**Records to process**
════
Context: an optimization exercise on an open-source flow, tuned for small area. The choices shown serve that exercise and are no tape-out recipe. At most, simulation tests tie the RTL to the original design; equivalence was not proved. No activity file was given, so power comes from the tool's default toggle rates.

==> flow/design.v (excerpt) <==
module via_block (
    input  wire        clk,
    input  wire        rst,
    input  wire        cmd_valid,
    output wire        cmd_ready,
    input  wire [2:0]  cmd_op,       
    input  wire        cmd_unit,     
    input  wire        cmd_debug,    
    input  wire [3:0]  cmd_reg,
    input  wire [31:0] cmd_data,     
    input  wire        i2c_sda_in,   
    input  wire        ser_atn,
    input  wire        ser_clk,
    input  wire        ser_data,
    input  wire [3:0]  joy_data,     
    output reg         rsp_valid,
    output reg  [7:0]  rsp_rdata,
    output reg         rsp_i2c_step,
    output wire        irq1,
    output wire        irq2,
    output wire        pb7_1,
    output wire        pb7_2,
    output reg         i2c_sda_out,
    output reg         i2c_scl_out,
    output reg         joy_latch,
    output reg         joy_clk
);
    reg  [4:0] ph;
    reg        clr;           
    reg        run;
    reg  [5:0] pc;            
    wire       u    = cmd_unit;
    wire [3:0] r    = cmd_reg;
    wire [4:0] rel  = {ph[4] ^ u, ph[3:0]};
    wire       lo   = ~rel[4];
    wire       rend = &rel;
  ...
Size in the first run: roughly 760 cells after synthesis, ~370 flip-flops, about 71 I/O pins.
Settings: LEC_CHECK=0, CAP_MARGIN=20, CORE_MARGIN=2, CORE_UTILIZATION=40, PLACE_DENSITY=0.6, SLEW_MARGIN=20; clock period 10.0 ns.
standard.sh (not shown) runs the stock make flow with config.mk's settings and CLKGATE_MAP_FILE= SYNTH_SCRIPT=/design/flow/synth_recipe.tcl, a recipe that flattens the netlist after the stock synthesis.
==> flow/flow/run.sh <==
#!/bin/bash
set -euo pipefail
export FLOW_WORK="$PWD"
export FLOW_ABC_SCRIPT="$PWD/flow/abc_area_deep.script"
bash standard.sh \
  "SYNTH_SCRIPT=$PWD/flow/synth_deep.tcl" \
  "BUFFER_PORTS_ARGS=-buffer_cell sky130_fd_sc_hd__buf_1" \
  "CTS_ARGS=-sink_clustering_enable -repair_clock_nets -dont_use_dummy_load -buf_list sky130_fd_sc_hd__clkbuf_8 -sink_clustering_size 24 -sink_clustering_max_diameter 45" \
  finish > flow_make.log 2>&1
==> flow/flow/abc_area_deep.script <==
strash
&get -n
&deepsyn -J 200 -T 0
&put
dch -f
&get -n
&nf -R 1000
&put
topo
dnsize -c
==> flow/flow/synth_deep.tcl <==
# The standard synthesis script (synth_recipe.tcl, sourced unchanged), with only the ABC
# script of its technology-mapping call replaced by an area-oriented one (abc_area_deep.script).
# The flip-flops are mapped by dfflibmap before ABC runs, so the registers, their names and
# their cells are those of the standard synthesis.
proc abc {args} {
  set i [lsearch -exact $args -script]
  if {$i >= 0} { lset args [expr {$i + 1}] $::env(FLOW_ABC_SCRIPT) }
  yosys abc {*}$args
}
source $::env(FLOW_WORK)/synth_recipe.tcl
The starting point completed without violations.
Then changed:
==> flow/flow/run.sh (replaced) <==
#!/bin/bash
set -euo pipefail
export FLOW_WORK="$PWD"
export FLOW_ABC_SCRIPT="$PWD/flow/abc_area_deep.script"
bash standard.sh \
  "SYNTH_SCRIPT=$PWD/flow/synth_deep.tcl" \
  "BUFFER_PORTS_ARGS=-buffer_cell sky130_fd_sc_hd__buf_1" \
  "CTS_ARGS=-sink_clustering_enable -repair_clock_nets -dont_use_dummy_load -buf_list sky130_fd_sc_hd__clkbuf_8 -sink_clustering_size 20 -sink_clustering_max_diameter 50" \
  finish > flow_make.log 2>&1
==> flow/flow/abc_area_deep.script (replaced) <==
strash
&get -n
&deepsyn -T 20
&put
dch -f
&get -n
&nf -R 1000
&put
topo
dnsize -c
Cell count came out lower slightly. Worst setup slack got worse by 0.022 ns. First-iteration DRC count came out higher by a few percent. Global-route usage stays flat. Final area came out lower slightly. Die area does not change. Via count is about the same. Utilization came out lower by 0.23 points. Total power came out lower by a few percent. Sequential share of layout area came out higher by 0.34 points. Synthesized cell count does not change.
Then changed:
==> flow/flow/run.sh (replaced) <==
#!/bin/bash
set -euo pipefail
export FLOW_WORK="$PWD"
export FLOW_ABC_SCRIPT="$PWD/flow/abc_area_deep.script"
bash standard.sh \
  "SYNTH_SCRIPT=$PWD/flow/synth_deep.tcl" \
  "BUFFER_PORTS_ARGS=-buffer_cell sky130_fd_sc_hd__buf_1" \
  "CTS_ARGS=-sink_clustering_enable -repair_clock_nets -dont_use_dummy_load -buf_list sky130_fd_sc_hd__clkbuf_4 -sink_clustering_size 10 -sink_clustering_max_diameter 30" \
  finish > flow_make.log 2>&1
==> flow/flow/abc_area_deep.script (replaced) <==
strash
&get -n
&deepsyn -J 200 -T 0
&put
dch -f
&get -n
&nf -R 1000
&put
topo
dnsize -c
- routed wire length rises by 2.0%
- setup slack gains 0.012 ns
- clock-buffer cell count rises by 27
- global-route usage rises by 0.35 points
- core utilization rises by 0.15 points
- critical path depth does not change
- total power rises by 0.95%
- synthesized cell count stays the same
- clock power rises by about 3%
No functional check of the RTL was part of any run of this note.

* * *

build 35:
Another version of the RTL of via_block (not shown whole).
For scale: ~370 flip-flops, roughly 71 I/O pins, roughly 0.0098 mm² of cells after synthesis.
clock: 10.0 ns
lec_check: 0
cap_margin: 0
core_margin: 2
core_utilization: 40
place_density: 0.6
slew_margin: 0
==> flow/flow/run.sh <==
#!/bin/bash
set -euo pipefail
export FLOW_WORK="$PWD"
export FLOW_ABC_SCRIPT="$PWD/flow/abc_area_deep.script"
bash standard.sh \
  "SYNTH_SCRIPT=$PWD/flow/synth_deep.tcl" \
  "BUFFER_PORTS_ARGS=-buffer_cell sky130_fd_sc_hd__buf_1" \
  "CTS_ARGS=-sink_clustering_enable -repair_clock_nets -dont_use_dummy_load -buf_list sky130_fd_sc_hd__clkbuf_8 -sink_clustering_size 20 -sink_clustering_max_diameter 50" \
  finish > flow_make.log 2>&1
==> flow/flow/abc_area_deep.script <==
strash
&get -n
&deepsyn -J 200 -T 0
&put
dch -f
&get -n
&nf -R 1000
&put
topo
dnsize -c
Scripts as last shown in full above: flow/flow/synth_deep.tcl
--- input diff build 35..build 97 ---
- swapping 40 for 60 in CORE_UTILIZATION
- putting GPL_TIMING_DRIVEN at 0 where nothing was set
- swapping 0 for 20 in CAP_MARGIN
- swapping 0 for 20 in SLEW_MARGIN
- swapping 0.6 for 0.8 in PLACE_DENSITY
- putting GPL_ROUTABILITY_DRIVEN at 0 where nothing was set
--- outcome ---
Build 97: cell count along the critical path 1 below build 35. When build 97 is set beside build 35, its global-route usage turns out to be 5.8 points larger. The worst setup slack after placement of build 97 falls short of that of build 35 by 0.19 ns. Build 97 against build 35: final wirelength fell about 6%, count of maximum capacitance violations about even, via count rose 1.3%, core occupancy in the finished layout rose 22 points. Going from build 35 to build 97, the tightest hold margin was found to have gone up by 0.014 ns. Fmax: build 97 lower than build 35. Number of nets still failing antenna checks after routing: build 97 vs build 35 identical. Build 97: transition time at the pin with the least slew margin is 0.076 ns higher than what build 35 reported.
The inputs of build 81 differ from those of build 97 as listed below.
- CORE_UTILIZATION now 70, was 60
- GPL_TIMING_DRIVEN no longer set, was 0
- GPL_ROUTABILITY_DRIVEN no longer set, was 0
- PLACE_DENSITY now 0.85, was 0.8
==> flow/flow/run.sh <==
#!/bin/bash
set -euo pipefail
export FLOW_WORK="$PWD"
export FLOW_ABC_SCRIPT="$PWD/flow/abc_area_deep.script"
bash standard.sh \
  "SYNTH_SCRIPT=$PWD/flow/synth_deep.tcl" \
  "BUFFER_PORTS_ARGS=-buffer_cell sky130_fd_sc_hd__buf_1" \
  "CTS_ARGS=-sink_clustering_enable -repair_clock_nets -dont_use_dummy_load -buf_list sky130_fd_sc_hd__clkbuf_8 -sink_clustering_size 24 -sink_clustering_max_diameter 40" \
  finish > flow_make.log 2>&1
==> comparison <==
Routed wire length grows by more than a quarter when moving from build 97 to build 81.
The count of clock-buffer cells in the layout number comes out higher for build 81 vs build 97.
Relative to build 97, setup slack increased by 0.16 ns in build 81.
Clock transition at the registers of the reported paths essentially unchanged between build 81 and build 97.
Relative to build 97, multi-input gate share of the layout cell area has gone down in build 81.
Async set or reset register ratio after synthesis came out exactly the same in build 81 and build 97.
Comparing build 81 and build 97, the lower worst setup slack after placement was measured on build 97.
Growth of design area from synthesis to finish: build 81 > build 97
| number of fill cells in the layout | build 81 vs build 97 | 424 lower |
Register-to-register setup slack: build 81 < build 97
#### Input delta (build 75 over build 81)
- CORE_UTILIZATION: 70 -> 50
- PLACE_DENSITY: 0.85 -> 0.7
==> flow/flow/run.sh <==
#!/bin/bash
set -euo pipefail
export FLOW_WORK="$PWD"
export FLOW_ABC_SCRIPT="$PWD/flow/abc_area_deep.script"
bash standard.sh \
  "SYNTH_SCRIPT=$PWD/flow/synth_deep.tcl" \
  "BUFFER_PORTS_ARGS=-buffer_cell sky130_fd_sc_hd__buf_1" \
  "CTS_ARGS=-sink_clustering_enable -repair_clock_nets -dont_use_dummy_load -buf_list sky130_fd_sc_hd__clkbuf_8 -sink_clustering_size 20 -sink_clustering_max_diameter 50" \
  finish > flow_make.log 2>&1
==> results.txt <==
- Power per standard cell area on build 75 is down relative to build 81.
- Build 75 vs build 81, routing layer with the top usage in global route: met1 vs met2
- Taking build 81 as the reference, in build 75 detailed placer's ending HPWL moved down, sequential cell area share held, number of nets at the end of the flow lost 9, number of fill cells went up by 120%.
- Global-route usage: build 75 lower than build 81
Input changes introduced in build 56 (baseline for comparison: build 75):
- changing PLACE_DENSITY from 0.7 to 0.6
- changing CORE_UTILIZATION from 50 to 40
--- outcome ---
No run among build 75 and build 56 stopped early or left any final violation; all are clean. On routed wire length, the higher figure sits with build 56, not build 75. Changes observed in build 56 relative to build 75: power grew by 0.55%, final critical-path setup slack now sits lower.

* * *

## v45
via_block, a different RTL version from the one above (not shown whole).
Size in the first run: ~830 cells after synthesis, ~370 flip-flops, roughly 0.011 mm² of cells after synthesis.
Settings: LEC_CHECK=0, CAP_MARGIN=20, CORE_MARGIN=2, CORE_UTILIZATION=40, PLACE_DENSITY=0.6, SLEW_MARGIN=20; clock period 10.0 ns.
==> flow/flow/run.sh <==
#!/bin/bash
# The standard layout (the standard.sh, unchanged synthesis, floorplan, power grid and
# routing) with two placement/CTS settings changed:
#  - the port buffers that global placement inserts are the smallest buffer, buf_1
#    (repair_design still resizes any of them that needs more drive);
#  - CTS without dummy loads, with larger sink clusters.
# Each tool's full output is in ORFS's own logs under orfs/logs; make's output is in
# flow_make.log.
set -euo pipefail
bash standard.sh \
  "BUFFER_PORTS_ARGS=-buffer_cell sky130_fd_sc_hd__buf_1" \
  "CTS_ARGS=-sink_clustering_enable -repair_clock_nets -dont_use_dummy_load -buf_list sky130_fd_sc_hd__clkbuf_8 -sink_clustering_size 20 -sink_clustering_max_diameter 50" \
  finish > flow_make.log 2>&1
Modified inputs, v7 compared to v45
==> flow/run.sh (new file) <==
#!/bin/bash
# synth_recipe.tcl (not shown) runs the flow's synth.tcl, then flattens the netlist and writes it again
# the make line also repeats each setting of config.mk as NAME=value (left out here)
make -C /OpenROAD-flow-scripts/flow DESIGN_CONFIG=/design/flow/config.mk WORK_HOME=/design/flow/orfs CLKGATE_MAP_FILE= SYNTH_SCRIPT=/design/flow/synth_recipe.tcl finish
diff --git a/flow/config.mk b/flow/config.mk
--- a/flow/config.mk
+++ b/flow/config.mk
@@ -9,4 +9,7 @@
 export CORE_MARGIN = 2
 export CORE_UTILIZATION = 40
+export CTS_BUF_LIST = sky130_fd_sc_hd__clkbuf_16
+export CTS_CLUSTER_DIAMETER = 60
+export CTS_CLUSTER_SIZE = 30
 export PLACE_DENSITY = 0.6
 export SLEW_MARGIN = 20
removed: flow/flow/run.sh
removed: flow/standard.sh
On routed wire length: v7 sits above v45.
v7 against v45; non-filler instance count after layout is up slightly.
The share of the clock period used by the worst path reported for v7 is greater than that of v45 by 7.5 points.
Going from v45 to v7, transition time at the pin with the least slew margin shrinks by 0.089 ns.
Looking at worst setup slack after layout, v7 sits 0.75 ns lower than v45 does.
#### Input delta (v17 over v7)
==> flow/flow/run.sh (new file) <==
#!/bin/bash
set -euo pipefail
export FLOW_WORK="$PWD"
export FLOW_ABC_SCRIPT="$PWD/flow/abc_area_deep.script"
bash standard.sh \
  "SYNTH_SCRIPT=$PWD/flow/synth_deep.tcl" \
  "BUFFER_PORTS_ARGS=-buffer_cell sky130_fd_sc_hd__buf_1" \
  "CTS_ARGS=-sink_clustering_enable -repair_clock_nets -dont_use_dummy_load -buf_list sky130_fd_sc_hd__clkbuf_4 -sink_clustering_size 12 -sink_clustering_max_diameter 35" \
  finish > flow_make.log 2>&1
==> flow/flow/abc_area_deep.script (new file) <==
strash
&get -n
&deepsyn -T 20
&put
dch -f
&get -n
&nf -R 1000
&put
topo
dnsize -c
==> flow/flow/synth_deep.tcl (new file) <==
# The standard synthesis script (synth_recipe.tcl, sourced unchanged), with only the ABC
# script of its technology-mapping call replaced by an area-oriented one (abc_area_deep.script).
# The flip-flops are mapped by dfflibmap before ABC runs, so the registers, their names and
# their cells are those of the standard synthesis.
proc abc {args} {
  set i [lsearch -exact $args -script]
  if {$i >= 0} { lset args [expr {$i + 1}] $::env(FLOW_ABC_SCRIPT) }
  yosys abc {*}$args
}
source $::env(FLOW_WORK)/synth_recipe.tcl
==> flow/standard.sh (new file) <==
#!/bin/bash
# synth_recipe.tcl (not shown) runs the flow's synth.tcl, then flattens the netlist and writes it again
# the make line also repeats each setting of config.mk as NAME=value (left out here)
make -C /OpenROAD-flow-scripts/flow DESIGN_CONFIG=/design/flow/config.mk WORK_HOME=/design/flow/orfs CLKGATE_MAP_FILE= SYNTH_SCRIPT=/design/flow/synth_recipe.tcl "${@:-finish}"
diff --git a/flow/config.mk b/flow/config.mk
--- a/flow/config.mk
+++ b/flow/config.mk
@@ -9,7 +9,4 @@
 export CORE_MARGIN = 2
 export CORE_UTILIZATION = 40
-export CTS_BUF_LIST = sky130_fd_sc_hd__clkbuf_16
-export CTS_CLUSTER_DIAMETER = 60
-export CTS_CLUSTER_SIZE = 30
 export PLACE_DENSITY = 0.6
 export SLEW_MARGIN = 20
removed: flow/run.sh
==> results.txt <==
- v17 ended with more sequential portion of the cell area than v7.
- In v17, multiplexer share of the synthesized area is lower than in v7.
- v17 vs. v7: part of the power in the clock network went down by 13 points.
- Multi-input logic area ended up 17% lower on v17 than on v7.
- Diff v7 -> v17 | iteration count of the initial detailed-routing pass | increase of 4
- v17: routed length on met3 is about 100% higher than what v7 reported.
- On delay of the slowest critical-path stage, the higher figure sits with v7, not v17.
- Looking at v17 and v7, the via density per instance is a wash.
- [v17 vs v7] synthesis-to-finish area growth: lower in v17
- v17 vs v7, non-clock buffer count went down by 2.6%.
Modified inputs, v46 compared to v17
==> flow/flow/run.sh <==
#!/bin/bash
set -euo pipefail
export FLOW_WORK="$PWD"
export FLOW_ABC_SCRIPT="$PWD/flow/abc_area_deep.script"
bash standard.sh \
  "SYNTH_SCRIPT=$PWD/flow/synth_deep.tcl" \
  "BUFFER_PORTS_ARGS=-buffer_cell sky130_fd_sc_hd__buf_1" \
  "CTS_ARGS=-sink_clustering_enable -repair_clock_nets -dont_use_dummy_load -buf_list sky130_fd_sc_hd__clkbuf_8 -sink_clustering_size 20 -sink_clustering_max_diameter 50" \
  finish > flow_make.log 2>&1
Notes after the runs:
Diff v17..v46 | synthesized area | unchanged
Wire: v46 routes less than v17
Relative to v17, share of cells above drive strength 1 has gone down in v46.

## port drivers added, routing unchanged
The results above use ideal ports. As a check the final layouts listed here were re-extracted and re-timed, cells and wires unchanged. Step 1: set_driving_cell puts a clkbuf_16 on clk and a buf_2 on each other input, an assumption about the parent block. Step 2 adds t to the input delays and takes it off the output delays; t is the mean of the earliest and latest rising clock arrival at the registers after step 1. Input paths then give back, and output paths get back, about the clock's delay inside the block. a / b / c = ideal ports / drivers / drivers and shift; a / b = the first two.
| run | t, ns | setup slack, ns | pins driven straight from the clock port |
|---|---|---|---|
| the first run of note 1 | 0.601 | 4.449 / 4.418 / 4.418 | 1 |
| the second run of note 1 | 0.569 | 4.427 / 4.395 / 4.395 | 1 |
| the third run of note 1 | 0.661 | 4.438 / 4.406 / 4.406 | 1 |
| build 35 | 0.575 | 3.626 / 3.598 / 3.598 | 1 |
| build 97 | 0.571 | 3.398 / 3.376 / 3.376 | 1 |
| build 81 | 0.556 | 3.559 / 3.537 / 3.537 | 1 |
| build 75 | 0.575 | 3.644 / 3.585 / 3.585 | 1 |
| build 56 | 0.575 | 3.626 / 3.598 / 3.598 | 1 |
| v45 | 0.583 | 4.288 / 4.265 / 4.265 | 1 |
| v7 | 0.587 | 3.539 / 3.516 / 3.516 | 1 |
| v17 | 0.663 | 4.308 / 4.274 / 4.274 | 1 |
| v46 | 0.579 | 4.290 / 4.230 / 4.230 | 1 |
After both steps every run listed still meets setup and hold. For v46, which loses most, drivers alone change the setup slack by -0.060 ns; drivers and shift together by -0.060 ns.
════
Repeat every line of the data word for word until you have repeated the line that contains "Size in the first run: roughly", which is the last one to include.

**Output for this exercise**
Context: an optimization exercise on an open-source flow, tuned for small area. The choices shown serve that exercise and are no tape-out recipe. At most, simulation tests tie the RTL to the original design; equivalence was not proved. No activity file was given, so power comes from the tool's default toggle rates.

==> flow/design.v (excerpt) <==
module via_block (
    input  wire        clk,
    input  wire        rst,
    input  wire        cmd_valid,
    output wire        cmd_ready,
    input  wire [2:0]  cmd_op,       
    input  wire        cmd_unit,     
    input  wire        cmd_debug,    
    input  wire [3:0]  cmd_reg,
    input  wire [31:0] cmd_data,     
    input  wire        i2c_sda_in,   
    input  wire        ser_atn,
    input  wire        ser_clk,
    input  wire        ser_data,
    input  wire [3:0]  joy_data,     
    output reg         rsp_valid,
    output reg  [7:0]  rsp_rdata,
    output reg         rsp_i2c_step,
    output wire        irq1,
    output wire        irq2,
    output wire        pb7_1,
    output wire        pb7_2,
    output reg         i2c_sda_out,
    output reg         i2c_scl_out,
    output reg         joy_latch,
    output reg         joy_clk
);
    reg  [4:0] ph;
    reg        clr;           
    reg        run;
    reg  [5:0] pc;            
    wire       u    = cmd_unit;
    wire [3:0] r    = cmd_reg;
    wire [4:0] rel  = {ph[4] ^ u, ph[3:0]};
    wire       lo   = ~rel[4];
    wire       rend = &rel;
  ...
Size in the first run: roughly 760 cells after synthesis, ~370 flip-flops, about 71 I/O pins.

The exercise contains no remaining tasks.